Wat is Oxford zonder Cambridge? Tegen twaalfen vertrekken we zaterdag voor 10M aan de overkant van de Choptank River. Het is prachtig weer, er staat een zwak bakstagwindje, en we zeilen er bijna 4 uur over. Het town Dock staat niet in de vaargidsen, maar ik heb local knowledge. Er liggen maar twee bootjes. We kunnen practisch voor Snappers Waterfront Cafe afmeren waar we wijn en bier (Dogfish Head 90) en wat hapjes nuttigen. Monique gaat te bed, ik ga het End-of Summer straatfeest onderzoeken. Veel mensen, hapjes, kunst, bier (o.a. van de nieuw geopende eigen Cambridge micro-brewery). In tegenstelling tot Oxford is Cambridge een echte stad met een centrum met straten van tegen elkaar gebouwde stenen gebouwen. Wat verpauperd eind vorige eeuw zit het nu weer in de lift, er zijn in elk geval veel goed bezochte goede restaurants.
Zondag komen Willem en Miriam op de koffie, we lunchen, gaan mee naar huis, en slapen twee nachten in een heerlijk groot bed zonder gezoem en geprik van muggen.
En dan moet Monique naar huis. Ik rijd haar en twee zware koffers met Miriam's auto naar Washington. Kussen, Monique door de incheck, ik weer naar de boot. Om half twee weg, om acht uur weer thuis, Loenen-Schiphol is korter in afstand en tijd.

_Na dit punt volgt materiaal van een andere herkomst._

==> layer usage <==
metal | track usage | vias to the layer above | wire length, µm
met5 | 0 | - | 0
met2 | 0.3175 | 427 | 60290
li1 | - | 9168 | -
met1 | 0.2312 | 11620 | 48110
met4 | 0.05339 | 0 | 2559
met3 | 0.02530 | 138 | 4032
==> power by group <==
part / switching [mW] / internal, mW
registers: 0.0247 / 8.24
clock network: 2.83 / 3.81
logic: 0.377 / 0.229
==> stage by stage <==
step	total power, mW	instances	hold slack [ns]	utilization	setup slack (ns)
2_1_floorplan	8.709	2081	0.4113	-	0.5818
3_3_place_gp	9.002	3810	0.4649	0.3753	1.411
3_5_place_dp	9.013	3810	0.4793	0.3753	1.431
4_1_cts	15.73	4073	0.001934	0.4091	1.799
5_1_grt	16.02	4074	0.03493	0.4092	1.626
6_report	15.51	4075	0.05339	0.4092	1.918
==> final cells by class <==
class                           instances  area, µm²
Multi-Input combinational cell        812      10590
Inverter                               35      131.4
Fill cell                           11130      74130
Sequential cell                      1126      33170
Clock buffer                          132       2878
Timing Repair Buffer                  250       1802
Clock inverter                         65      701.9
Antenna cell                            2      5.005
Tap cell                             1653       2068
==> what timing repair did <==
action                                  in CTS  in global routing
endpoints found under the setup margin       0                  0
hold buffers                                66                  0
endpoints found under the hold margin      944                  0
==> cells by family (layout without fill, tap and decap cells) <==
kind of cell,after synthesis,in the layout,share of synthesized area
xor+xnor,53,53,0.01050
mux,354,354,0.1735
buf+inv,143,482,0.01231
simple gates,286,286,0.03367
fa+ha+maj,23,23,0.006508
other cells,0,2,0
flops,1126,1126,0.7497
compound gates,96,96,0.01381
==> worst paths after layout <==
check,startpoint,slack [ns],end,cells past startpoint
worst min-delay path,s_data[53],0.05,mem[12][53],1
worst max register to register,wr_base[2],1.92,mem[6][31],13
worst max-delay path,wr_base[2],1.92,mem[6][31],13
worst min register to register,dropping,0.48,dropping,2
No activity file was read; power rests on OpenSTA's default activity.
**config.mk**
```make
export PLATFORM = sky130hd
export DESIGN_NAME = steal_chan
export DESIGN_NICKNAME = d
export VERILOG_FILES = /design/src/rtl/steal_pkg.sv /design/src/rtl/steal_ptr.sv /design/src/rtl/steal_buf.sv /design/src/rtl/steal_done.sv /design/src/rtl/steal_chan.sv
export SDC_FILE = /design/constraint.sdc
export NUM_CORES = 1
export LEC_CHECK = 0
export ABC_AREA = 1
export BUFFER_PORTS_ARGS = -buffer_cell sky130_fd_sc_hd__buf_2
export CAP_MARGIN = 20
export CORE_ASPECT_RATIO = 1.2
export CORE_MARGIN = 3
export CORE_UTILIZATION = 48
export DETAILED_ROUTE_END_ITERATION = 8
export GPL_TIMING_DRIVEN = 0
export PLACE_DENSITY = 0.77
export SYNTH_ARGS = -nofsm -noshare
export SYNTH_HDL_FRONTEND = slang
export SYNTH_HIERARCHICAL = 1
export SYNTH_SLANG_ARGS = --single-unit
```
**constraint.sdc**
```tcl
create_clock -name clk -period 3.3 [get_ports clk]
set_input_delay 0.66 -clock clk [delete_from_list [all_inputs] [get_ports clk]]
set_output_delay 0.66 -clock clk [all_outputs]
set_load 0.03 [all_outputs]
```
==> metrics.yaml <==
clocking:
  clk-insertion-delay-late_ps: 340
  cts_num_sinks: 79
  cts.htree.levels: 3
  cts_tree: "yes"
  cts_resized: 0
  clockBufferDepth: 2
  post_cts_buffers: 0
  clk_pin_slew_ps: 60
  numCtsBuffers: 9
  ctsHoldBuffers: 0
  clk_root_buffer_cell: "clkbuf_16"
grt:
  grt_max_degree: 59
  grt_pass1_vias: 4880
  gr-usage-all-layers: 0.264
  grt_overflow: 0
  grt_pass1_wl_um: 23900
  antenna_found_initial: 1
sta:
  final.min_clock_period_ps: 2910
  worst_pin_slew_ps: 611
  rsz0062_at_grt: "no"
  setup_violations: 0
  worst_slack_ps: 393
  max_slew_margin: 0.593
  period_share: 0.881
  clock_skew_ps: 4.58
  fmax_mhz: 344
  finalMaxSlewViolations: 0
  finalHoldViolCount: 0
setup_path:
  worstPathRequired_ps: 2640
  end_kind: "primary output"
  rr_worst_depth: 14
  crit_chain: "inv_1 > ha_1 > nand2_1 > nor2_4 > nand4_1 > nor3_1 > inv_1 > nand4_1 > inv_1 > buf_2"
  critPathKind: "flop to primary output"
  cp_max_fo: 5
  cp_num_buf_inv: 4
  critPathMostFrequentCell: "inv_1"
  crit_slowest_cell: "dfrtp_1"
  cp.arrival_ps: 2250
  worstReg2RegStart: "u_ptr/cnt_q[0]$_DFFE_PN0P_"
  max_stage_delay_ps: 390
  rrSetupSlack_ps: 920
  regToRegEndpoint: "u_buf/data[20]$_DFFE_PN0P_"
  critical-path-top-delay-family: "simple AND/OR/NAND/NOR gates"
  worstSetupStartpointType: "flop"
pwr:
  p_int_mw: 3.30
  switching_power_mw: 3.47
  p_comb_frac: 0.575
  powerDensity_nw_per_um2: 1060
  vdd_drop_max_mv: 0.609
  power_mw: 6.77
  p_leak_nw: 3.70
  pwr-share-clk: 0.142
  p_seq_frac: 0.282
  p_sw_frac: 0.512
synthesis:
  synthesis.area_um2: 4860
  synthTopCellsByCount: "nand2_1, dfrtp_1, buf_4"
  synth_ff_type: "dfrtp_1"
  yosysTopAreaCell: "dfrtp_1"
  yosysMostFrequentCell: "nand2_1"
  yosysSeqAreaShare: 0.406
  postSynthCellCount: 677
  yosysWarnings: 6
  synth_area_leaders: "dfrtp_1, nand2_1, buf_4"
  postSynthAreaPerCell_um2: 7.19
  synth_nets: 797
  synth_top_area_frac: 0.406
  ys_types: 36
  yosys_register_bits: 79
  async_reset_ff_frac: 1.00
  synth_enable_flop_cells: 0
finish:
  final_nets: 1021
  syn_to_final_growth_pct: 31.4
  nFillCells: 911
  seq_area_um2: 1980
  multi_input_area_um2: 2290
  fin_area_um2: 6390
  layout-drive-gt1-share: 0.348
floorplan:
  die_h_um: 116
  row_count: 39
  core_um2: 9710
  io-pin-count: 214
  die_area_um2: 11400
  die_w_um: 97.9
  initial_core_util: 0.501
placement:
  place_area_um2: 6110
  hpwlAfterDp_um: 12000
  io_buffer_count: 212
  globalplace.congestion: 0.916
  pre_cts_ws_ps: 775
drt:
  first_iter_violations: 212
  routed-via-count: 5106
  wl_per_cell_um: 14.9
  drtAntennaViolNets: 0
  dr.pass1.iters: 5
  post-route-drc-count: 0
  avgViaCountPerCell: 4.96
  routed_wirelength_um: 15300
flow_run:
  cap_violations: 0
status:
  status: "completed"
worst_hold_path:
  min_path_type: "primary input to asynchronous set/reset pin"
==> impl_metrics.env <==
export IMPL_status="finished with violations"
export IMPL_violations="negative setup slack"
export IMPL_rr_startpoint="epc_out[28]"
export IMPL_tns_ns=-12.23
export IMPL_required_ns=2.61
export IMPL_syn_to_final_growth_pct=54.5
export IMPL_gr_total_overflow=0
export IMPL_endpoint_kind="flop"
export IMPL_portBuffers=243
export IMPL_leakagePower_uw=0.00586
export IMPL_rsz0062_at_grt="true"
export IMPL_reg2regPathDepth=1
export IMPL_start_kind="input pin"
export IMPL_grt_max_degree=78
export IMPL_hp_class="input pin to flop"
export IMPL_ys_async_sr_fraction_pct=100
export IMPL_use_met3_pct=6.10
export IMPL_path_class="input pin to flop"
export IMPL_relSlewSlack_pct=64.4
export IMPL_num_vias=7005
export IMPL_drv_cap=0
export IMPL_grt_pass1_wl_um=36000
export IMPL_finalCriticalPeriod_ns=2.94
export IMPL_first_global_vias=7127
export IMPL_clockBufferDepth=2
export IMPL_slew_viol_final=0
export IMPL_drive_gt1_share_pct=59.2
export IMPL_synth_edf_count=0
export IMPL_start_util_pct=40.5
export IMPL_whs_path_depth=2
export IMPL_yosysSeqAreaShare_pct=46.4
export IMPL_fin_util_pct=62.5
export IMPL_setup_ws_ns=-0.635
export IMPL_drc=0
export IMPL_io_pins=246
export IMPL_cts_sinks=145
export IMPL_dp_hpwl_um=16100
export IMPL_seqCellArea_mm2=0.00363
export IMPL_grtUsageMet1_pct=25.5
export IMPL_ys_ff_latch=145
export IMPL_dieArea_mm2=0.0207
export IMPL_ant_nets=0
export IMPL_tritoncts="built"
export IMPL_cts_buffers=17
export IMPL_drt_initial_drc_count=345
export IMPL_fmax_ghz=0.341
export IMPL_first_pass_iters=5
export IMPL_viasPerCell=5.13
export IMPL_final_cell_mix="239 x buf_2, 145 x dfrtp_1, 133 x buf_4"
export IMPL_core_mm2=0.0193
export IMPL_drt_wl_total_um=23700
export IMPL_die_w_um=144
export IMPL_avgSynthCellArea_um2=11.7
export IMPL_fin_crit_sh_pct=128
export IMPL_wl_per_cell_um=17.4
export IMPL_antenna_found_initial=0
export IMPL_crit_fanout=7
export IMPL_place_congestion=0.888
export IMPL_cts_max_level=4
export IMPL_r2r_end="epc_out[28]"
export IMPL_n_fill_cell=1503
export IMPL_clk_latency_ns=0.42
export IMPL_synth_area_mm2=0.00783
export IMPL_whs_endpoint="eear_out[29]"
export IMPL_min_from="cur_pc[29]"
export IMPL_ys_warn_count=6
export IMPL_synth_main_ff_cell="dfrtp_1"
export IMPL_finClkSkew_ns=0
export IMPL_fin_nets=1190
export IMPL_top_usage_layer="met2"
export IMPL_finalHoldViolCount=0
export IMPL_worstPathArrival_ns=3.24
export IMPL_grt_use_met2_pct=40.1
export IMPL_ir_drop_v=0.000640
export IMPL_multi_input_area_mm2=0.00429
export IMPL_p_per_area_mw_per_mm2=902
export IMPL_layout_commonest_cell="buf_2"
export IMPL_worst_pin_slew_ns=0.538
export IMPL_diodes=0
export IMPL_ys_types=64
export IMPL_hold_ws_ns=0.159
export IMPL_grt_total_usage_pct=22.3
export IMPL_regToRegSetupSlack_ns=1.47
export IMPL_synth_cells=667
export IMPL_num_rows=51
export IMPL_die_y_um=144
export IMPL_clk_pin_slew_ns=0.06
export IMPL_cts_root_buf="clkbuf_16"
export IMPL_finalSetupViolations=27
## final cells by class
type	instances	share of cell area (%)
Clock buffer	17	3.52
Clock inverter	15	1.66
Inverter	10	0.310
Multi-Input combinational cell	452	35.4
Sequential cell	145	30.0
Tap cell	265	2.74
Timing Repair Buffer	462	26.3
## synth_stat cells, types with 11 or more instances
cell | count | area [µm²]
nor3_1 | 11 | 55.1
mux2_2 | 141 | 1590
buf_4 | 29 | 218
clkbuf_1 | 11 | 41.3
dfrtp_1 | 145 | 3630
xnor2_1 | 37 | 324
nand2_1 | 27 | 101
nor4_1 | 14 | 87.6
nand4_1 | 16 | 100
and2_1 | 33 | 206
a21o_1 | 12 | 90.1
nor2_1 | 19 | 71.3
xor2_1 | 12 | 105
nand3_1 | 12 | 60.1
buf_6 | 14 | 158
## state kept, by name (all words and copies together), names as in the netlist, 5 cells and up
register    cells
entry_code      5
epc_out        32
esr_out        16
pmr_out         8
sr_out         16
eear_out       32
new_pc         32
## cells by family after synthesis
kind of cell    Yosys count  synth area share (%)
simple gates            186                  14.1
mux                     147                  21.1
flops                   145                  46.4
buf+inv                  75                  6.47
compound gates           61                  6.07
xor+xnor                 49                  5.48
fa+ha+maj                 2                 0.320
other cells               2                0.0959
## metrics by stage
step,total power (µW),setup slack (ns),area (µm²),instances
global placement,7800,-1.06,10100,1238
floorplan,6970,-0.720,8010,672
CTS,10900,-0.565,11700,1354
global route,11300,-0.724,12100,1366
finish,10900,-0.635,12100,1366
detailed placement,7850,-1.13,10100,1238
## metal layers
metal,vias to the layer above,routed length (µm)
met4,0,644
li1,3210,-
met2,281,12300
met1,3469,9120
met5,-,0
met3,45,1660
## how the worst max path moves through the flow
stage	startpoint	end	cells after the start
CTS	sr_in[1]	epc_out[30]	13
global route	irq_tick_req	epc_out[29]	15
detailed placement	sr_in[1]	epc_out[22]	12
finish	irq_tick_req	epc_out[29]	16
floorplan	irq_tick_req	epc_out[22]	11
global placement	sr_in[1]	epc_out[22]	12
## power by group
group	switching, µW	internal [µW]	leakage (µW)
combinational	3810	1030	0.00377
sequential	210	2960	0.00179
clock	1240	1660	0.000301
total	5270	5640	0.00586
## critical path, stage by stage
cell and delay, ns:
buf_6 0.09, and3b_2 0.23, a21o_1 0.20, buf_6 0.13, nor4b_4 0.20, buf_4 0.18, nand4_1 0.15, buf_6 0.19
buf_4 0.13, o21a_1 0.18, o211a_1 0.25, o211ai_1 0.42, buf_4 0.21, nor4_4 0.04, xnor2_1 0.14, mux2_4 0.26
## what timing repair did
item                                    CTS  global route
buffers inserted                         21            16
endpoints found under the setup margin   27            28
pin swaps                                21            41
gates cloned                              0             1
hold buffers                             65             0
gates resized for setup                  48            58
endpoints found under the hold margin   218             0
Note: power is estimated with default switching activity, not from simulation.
File: src/rtl/flash_rst_pkg.sv
package flash_rst_pkg;

  localparam int OP_BITS = 8;
  localparam logic [OP_BITS-1:0] OP_ARM  = 8'h66;
  localparam logic [OP_BITS-1:0] OP_FIRE = 8'h99;

  typedef enum logic [1:0] {
    FRM_NONE  = 2'd0,
    FRM_ARM   = 2'd1,
    FRM_FIRE  = 2'd2,
    FRM_OTHER = 2'd3
  } frame_kind_t;

  function automatic frame_kind_t classify(input logic empty, input logic len_ok,
                                           input logic [OP_BITS-1:0] op);
    if (empty)             return FRM_NONE;
    else if (!len_ok)      return FRM_OTHER;
    else if (op == OP_ARM) return FRM_ARM;
    else if (op == OP_FIRE) return FRM_FIRE;
    else                   return FRM_OTHER;
  endfunction

endpackage

File: src/rtl/flash_pin_sync.sv
module flash_pin_sync #(
  parameter int W = 3,
  parameter int STAGES = 2,
  parameter logic [W-1:0] RST_VAL = '0
) (
  input  logic         clk,
  input  logic         rst_n,
  input  logic [W-1:0] d,
  output logic [W-1:0] q
);
  logic [W-1:0] pipe [STAGES];

  always_ff @(posedge clk or negedge rst_n) begin
    if (!rst_n) pipe[0] <= RST_VAL;
    else        pipe[0] <= d;
  end

  for (genvar s = 1; s < STAGES; s++) begin : g_stage
    always_ff @(posedge clk or negedge rst_n) begin
      if (!rst_n) pipe[s] <= RST_VAL;
      else        pipe[s] <= pipe[s-1];
    end
  end

  assign q = pipe[STAGES-1];
endmodule

File: src/rtl/flash_frame_rx.sv
module flash_frame_rx
  import flash_rst_pkg::*;
#(
  parameter int CNT_W = 4
) (
  input  logic               clk,
  input  logic               rst_n,
  input  logic               cs_s,
  input  logic               sclk_s,
  input  logic               si_s,
  output logic               frame_end,
  output frame_kind_t        frame_kind
);
  localparam logic [CNT_W-1:0] CNT_MAX = {CNT_W{1'b1}};
  localparam logic [CNT_W-1:0] CNT_OP  = CNT_W'(OP_BITS);

  logic               cs_q, sclk_q;
  logic [CNT_W-1:0]   bit_cnt;
  logic [OP_BITS-1:0] shreg;
  logic               sclk_rise;

  assign sclk_rise = sclk_s && !sclk_q;
  assign frame_end = cs_s && !cs_q;
  assign frame_kind = classify(bit_cnt == '0, bit_cnt == CNT_OP, shreg);

  always_ff @(posedge clk or negedge rst_n) begin
    if (!rst_n) begin
      cs_q   <= 1'b1;
      sclk_q <= 1'b0;
    end else begin
      cs_q   <= cs_s;
      sclk_q <= sclk_s;
    end
  end

  always_ff @(posedge clk or negedge rst_n) begin
    if (!rst_n) begin
      bit_cnt <= '0;
      shreg   <= '0;
    end else if (cs_s) begin
      bit_cnt <= '0;
      shreg   <= '0;
    end else if (sclk_rise) begin
      if (bit_cnt != CNT_MAX) bit_cnt <= bit_cnt + 1'b1;
      shreg <= {shreg[OP_BITS-2:0], si_s};
    end
  end
endmodule

File: src/rtl/flash_reset_seq.sv
module flash_reset_seq
  import flash_rst_pkg::*;
#(
  parameter int LOCK_CYCLES = 12000
) (
  input  logic        clk,
  input  logic        rst_n,
  input  logic        frame_end,
  input  frame_kind_t frame_kind,
  output logic        fire,
  output logic        busy,
  output logic        abort_pulse
);
  localparam int LCW = $clog2(LOCK_CYCLES + 1);
  localparam logic [LCW-1:0] LOAD = LCW'(LOCK_CYCLES - 1);

  logic           armed;
  logic [LCW-1:0] remain;
  logic           take;

  assign take = frame_end && !busy && (frame_kind != FRM_NONE);
  assign fire = take && armed && (frame_kind == FRM_FIRE);

  always_ff @(posedge clk or negedge rst_n) begin
    if (!rst_n) armed <= 1'b0;
    else if (take) armed <= (frame_kind == FRM_ARM);
  end

  always_ff @(posedge clk or negedge rst_n) begin
    if (!rst_n) begin
      busy        <= 1'b0;
      remain      <= '0;
      abort_pulse <= 1'b0;
    end else begin
      abort_pulse <= fire;
      if (fire) begin
        busy   <= 1'b1;
        remain <= LOAD;
      end else if (busy) begin
        if (remain == '0) busy <= 1'b0;
        else              remain <= remain - 1'b1;
      end
    end
  end
endmodule

File: src/rtl/flash_vol_regs.sv
module flash_vol_regs #(
  parameter int STAT_W = 8,
  parameter int PARM_W = 8,
  parameter int MODE_W = 8,
  parameter int WRAP_W = 3,
  parameter logic [STAT_W-1:0] DEF_STATUS  = '0,
  parameter logic              DEF_WEL     = 1'b0,
  parameter logic              DEF_SUS     = 1'b0,
  parameter logic [PARM_W-1:0] DEF_RDPARAM = '0,
  parameter logic [MODE_W-1:0] DEF_CMODE   = '0,
  parameter logic [WRAP_W-1:0] DEF_WRAP    = '1
) (
  input  logic              clk,
  input  logic              rst_n,
  input  logic              clear,
  input  logic              lock,
  input  logic              upd_valid,
  input  logic [STAT_W-1:0] upd_status,
  input  logic              upd_wel,
  input  logic              upd_sus,
  input  logic [PARM_W-1:0] upd_rdparam,
  input  logic [MODE_W-1:0] upd_cmode,
  input  logic [WRAP_W-1:0] upd_wrap,
  output logic [STAT_W-1:0] st_status,
  output logic              st_wel,
  output logic              st_sus,
  output logic [PARM_W-1:0] st_rdparam,
  output logic [MODE_W-1:0] st_cmode,
  output logic [WRAP_W-1:0] st_wrap
);
  logic load;
  assign load = upd_valid && !lock && !clear;

  always_ff @(posedge clk or negedge rst_n) begin
    if (!rst_n) begin
      st_status  <= DEF_STATUS;
      st_wel     <= DEF_WEL;
      st_sus     <= DEF_SUS;
      st_rdparam <= DEF_RDPARAM;
      st_cmode   <= DEF_CMODE;
      st_wrap    <= DEF_WRAP;
    end else if (clear) begin
      st_status  <= DEF_STATUS;
      st_wel     <= DEF_WEL;
      st_sus     <= DEF_SUS;
      st_rdparam <= DEF_RDPARAM;
      st_cmode   <= DEF_CMODE;
      st_wrap    <= DEF_WRAP;
    end else if (load) begin
      st_status  <= upd_status;
      st_wel     <= upd_wel;
      st_sus     <= upd_sus;
      st_rdparam <= upd_rdparam;
      st_cmode   <= upd_cmode;
      st_wrap    <= upd_wrap;
    end
  end
endmodule

File: src/rtl/flash_reset_ctrl.sv
module flash_reset_ctrl
  import flash_rst_pkg::*;
#(
  parameter int STAT_W      = 8,
  parameter int PARM_W      = 8,
  parameter int MODE_W      = 8,
  parameter int WRAP_W      = 3,
  parameter int LOCK_CYCLES = 12000,
  parameter int SYNC_STAGES = 2,
  parameter logic [STAT_W-1:0] DEF_STATUS  = '0,
  parameter logic              DEF_WEL     = 1'b0,
  parameter logic              DEF_SUS     = 1'b0,
  parameter logic [PARM_W-1:0] DEF_RDPARAM = '0,
  parameter logic [MODE_W-1:0] DEF_CMODE   = '0,
  parameter logic [WRAP_W-1:0] DEF_WRAP    = '1
) (
  input  logic              clk,
  input  logic              rst_n,
  input  logic              cs_n,
  input  logic              sclk,
  input  logic              si,
  input  logic              upd_valid,
  input  logic [STAT_W-1:0] upd_status,
  input  logic              upd_wel,
  input  logic              upd_sus,
  input  logic [PARM_W-1:0] upd_rdparam,
  input  logic [MODE_W-1:0] upd_cmode,
  input  logic [WRAP_W-1:0] upd_wrap,
  output logic              busy,
  output logic              abort_pulse,
  output logic [STAT_W-1:0] st_status,
  output logic              st_wel,
  output logic              st_sus,
  output logic [PARM_W-1:0] st_rdparam,
  output logic [MODE_W-1:0] st_cmode,
  output logic [WRAP_W-1:0] st_wrap
);
  localparam int CNT_W = $clog2(OP_BITS + 2);

  logic [2:0]  pins_s;
  logic        frame_end;
  frame_kind_t frame_kind;
  logic        fire;

  flash_pin_sync #(.W(3), .STAGES(SYNC_STAGES), .RST_VAL(3'b100)) u_sync (
    .clk(clk), .rst_n(rst_n), .d({cs_n, sclk, si}), .q(pins_s)
  );

  flash_frame_rx #(.CNT_W(CNT_W)) u_rx (
    .clk(clk), .rst_n(rst_n),
    .cs_s(pins_s[2]), .sclk_s(pins_s[1]), .si_s(pins_s[0]),
    .frame_end(frame_end), .frame_kind(frame_kind)
  );

  flash_reset_seq #(.LOCK_CYCLES(LOCK_CYCLES)) u_seq (
    .clk(clk), .rst_n(rst_n), .frame_end(frame_end), .frame_kind(frame_kind),
    .fire(fire), .busy(busy), .abort_pulse(abort_pulse)
  );

  flash_vol_regs #(
    .STAT_W(STAT_W), .PARM_W(PARM_W), .MODE_W(MODE_W), .WRAP_W(WRAP_W),
    .DEF_STATUS(DEF_STATUS), .DEF_WEL(DEF_WEL), .DEF_SUS(DEF_SUS),
    .DEF_RDPARAM(DEF_RDPARAM), .DEF_CMODE(DEF_CMODE), .DEF_WRAP(DEF_WRAP)
  ) u_regs (
    .clk(clk), .rst_n(rst_n), .clear(fire), .lock(busy),
    .upd_valid(upd_valid), .upd_status(upd_status), .upd_wel(upd_wel),
    .upd_sus(upd_sus), .upd_rdparam(upd_rdparam), .upd_cmode(upd_cmode),
    .upd_wrap(upd_wrap),
    .st_status(st_status), .st_wel(st_wel), .st_sus(st_sus),
    .st_rdparam(st_rdparam), .st_cmode(st_cmode), .st_wrap(st_wrap)
  );
endmodule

Morgen komt Ton aan boord, ik doe de laatste verplaatsingen van zeilen, touwwerk etc om slaapruimte in de achterkajuit te scheppen. En ik merk dat ik mijn kostbare hoed in de auto heb laten liggen. Gelukkig is er zaterdag ook een skipjack race in Cambridge, twee goede redenen om terug te gaan.
Om half zeven smst Monique dat ze zonder brokken in Amsterdam is geland, ik sta op en constateer dat het KOUD is. Sinds tijden weer een lange broek aan! Om halfacht ga ik de Choptank op. Er staat wat wind maar niet veel. Het wordt snel warmer, de wind blijft gering. Om 11 uur verlaat ik de Chaptank River. Nog 23M te gaan, 2 knopen, helaas, motor aan. Het wordt niet anders, wat het een snelle overtocht maakt: om 15:30 maak ik vast in de City Dock Marina (a raison van $ 88) in het oude centrum van Annapolis.
38 58.8 N 76 29.1 W. Noordelijker ga ik niet dit jaar. Om 18:30 uur stapt Ton aan boord.